「SOSの出し方は、人それぞれです。まずは自分の子がどんなタイプかを知っておくことが大切です」と言うのは、淀屋橋心理療法センター所長の福田俊一先生。
「環境の変化に弱い子には、人一倍気を遣うタイプも多いです。その場合、親に心配をかけちゃいけないと思い、自分を抑える傾向がありますが、体にSOSが出ることも多いのです」(福田先生 以下同)
多い症状は「お腹を壊しやすくなる」「頭痛を訴える」「ジンマシンなどが出る」などだそう。これらの場合、病院に行っても何も診断がつかないことが多いという。
「ただし、自分で怒りや不満などを表面に出せるようになると、症状が治ることも多いんですよ」
●長所を伸ばすうちに短所が変わり、SOS行動が改善
また、落ち込んでふさぎこむタイプの場合、急に親と話さなくなるのが特徴という。
「ふさぎこむ子の場合、何があったのかなどと直接聞くのではなく、アニメでもゲームでもなんでも良いので、その子の得意分野の話にまず付き合ってあげると、次第にいろいろ話し始めますよ」
なかには「もう学校に行かない!」「クラスでうまくいかない」などと訴える子もいるけど、親はどう接するべき?
「訴えるタイプの子は、基本的に日頃から学校の様子などもよく話すので、まずはしっかり話を聞いてあげること。そのうえで、イジメられているのか、仲間に上手く入れないのかなど、情報を集めましょう」
ただし、子どもは気持ちをうまく表現できないことや、逆に、自分にとって都合の良いことだけ話すこともあるもの。
だからこそ、子どもの言うことをすぐに鵜呑みにするのではなく、「学校の先生に相談してみる」「周りのママ友などにそれとなく聞いてみる」など、多角的にみる必要があるそうだ。

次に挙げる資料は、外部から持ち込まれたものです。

$ cat src/rtc_pkg.sv
// Purpose: shared constants for the timekeeping and configuration register block
// Assumes: 40 MHz system clock, 32.768 kHz timebase sampled as a level
// Notes: register offsets are the byte addresses of the documented port

package rtc_pkg;

  // ****************************************
  // register offsets
  // ****************************************
  localparam logic [7:0] ADDR_FRAC = 8'h00;
  localparam logic [7:0] ADDR_SEC = 8'h01;
  localparam logic [7:0] ADDR_MIN = 8'h02;
  localparam logic [7:0] ADDR_HOUR = 8'h03;
  localparam logic [7:0] ADDR_WDAY = 8'h04;
  localparam logic [7:0] ADDR_DATE = 8'h05;
  localparam logic [7:0] ADDR_MONTH = 8'h06;
  localparam logic [7:0] ADDR_YEAR = 8'h07;
  localparam logic [7:0] ADDR_CTRL = 8'h08;
  localparam logic [7:0] ADDR_TRIM = 8'h09;
  localparam logic [7:0] ADDR_A0SEC = 8'h0C;
  localparam logic [7:0] ADDR_A0MIN = 8'h0D;

  // ****************************************
  // field positions
  // ****************************************
  localparam int BIT_RUN_REQ = 7;
  localparam int BIT_TRIM_DIR = 7;
  localparam int BIT_FMT12 = 6;
  localparam int BIT_PM = 5;
  localparam int BIT_OSC_ON = 5;
  localparam int BIT_BATT = 4;
  localparam int BIT_BKUP_EN = 3;
  localparam int BIT_LEAP = 5;
  localparam int BIT_POL = 7;
  localparam int BIT_SQUARE_WAVE_ENABLE = 6;
  localparam int BIT_EXT = 3;
  localparam int BIT_RS2 = 2;

  // ****************************************
  // reset values and BCD limits
  // ****************************************
  localparam logic [7:0] RST_ZERO = 8'h00;
  localparam logic [7:0] RST_ONE = 8'h01;
  localparam logic [7:0] BCD_99 = 8'h99;
  localparam logic [7:0] BCD_59 = 8'h59;
  localparam logic [7:0] BCD_23 = 8'h23;
  localparam logic [7:0] BCD_11 = 8'h11;
  localparam logic [7:0] BCD_12 = 8'h12;
  localparam logic [7:0] BCD_7 = 8'h07;

  // ****************************************
  // rate codes and timing
  // ****************************************
  localparam logic [1:0] RS_1HZ = 2'h0;
  localparam logic [1:0] RS_4K = 2'h1;
  localparam logic [1:0] RS_8K = 2'h2;
  localparam logic [1:0] RS_32K = 2'h3;
  localparam logic [5:0] OSC_START_CYCLES = 6'h20;
  localparam int SYS_CLK_NS = 25;
  localparam int OSC_STALL_NS = 100000;
  localparam logic [11:0] OSC_STALL_CYC = 12'(OSC_STALL_NS / SYS_CLK_NS);
  localparam logic [15:0] HUND_STEP = 16'h0064;
  localparam logic [15:0] OSC_HZ = 16'h8000;

endpackage : rtc_pkg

また、親としては「変化になじめない」などの短所ばかり気になりがちだが、それを分かったうえで、無理に変えようとするのではなく、まずは長所を伸ばすサポートをしてあげることがオススメだそう。
「不思議なもので、長所を伸ばすとイキイキしてきて、自然と短所も良い方向に変わってくることがあるのです」
子どもが発するSOSは注意深く見守ってあげながらも、まずは他愛のない話をたっぷり聞いてあげ、「長所」に目をむけてみることが子どもの気持ちをラクにするのかも。